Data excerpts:

++++++++++

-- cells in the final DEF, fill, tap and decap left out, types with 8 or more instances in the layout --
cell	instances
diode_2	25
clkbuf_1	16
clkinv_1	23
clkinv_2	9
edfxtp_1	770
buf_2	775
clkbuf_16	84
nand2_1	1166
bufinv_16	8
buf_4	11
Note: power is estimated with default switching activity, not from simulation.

++++++++++

• [Your objective]:
Write the data out once more. Keep every word the same.

• [Result]:
-- cells in the final DEF, fill, tap and decap left out, types with 8 or more instances in the layout --
cell	instances
diode_2	25
clkbuf_1	16
clkinv_1	23
clkinv_2	9
edfxtp_1	770
buf_2	775
clkbuf_16	84
nand2_1	1166
bufinv_16	8
buf_4	11
Note: power is estimated with default switching activity, not from simulation.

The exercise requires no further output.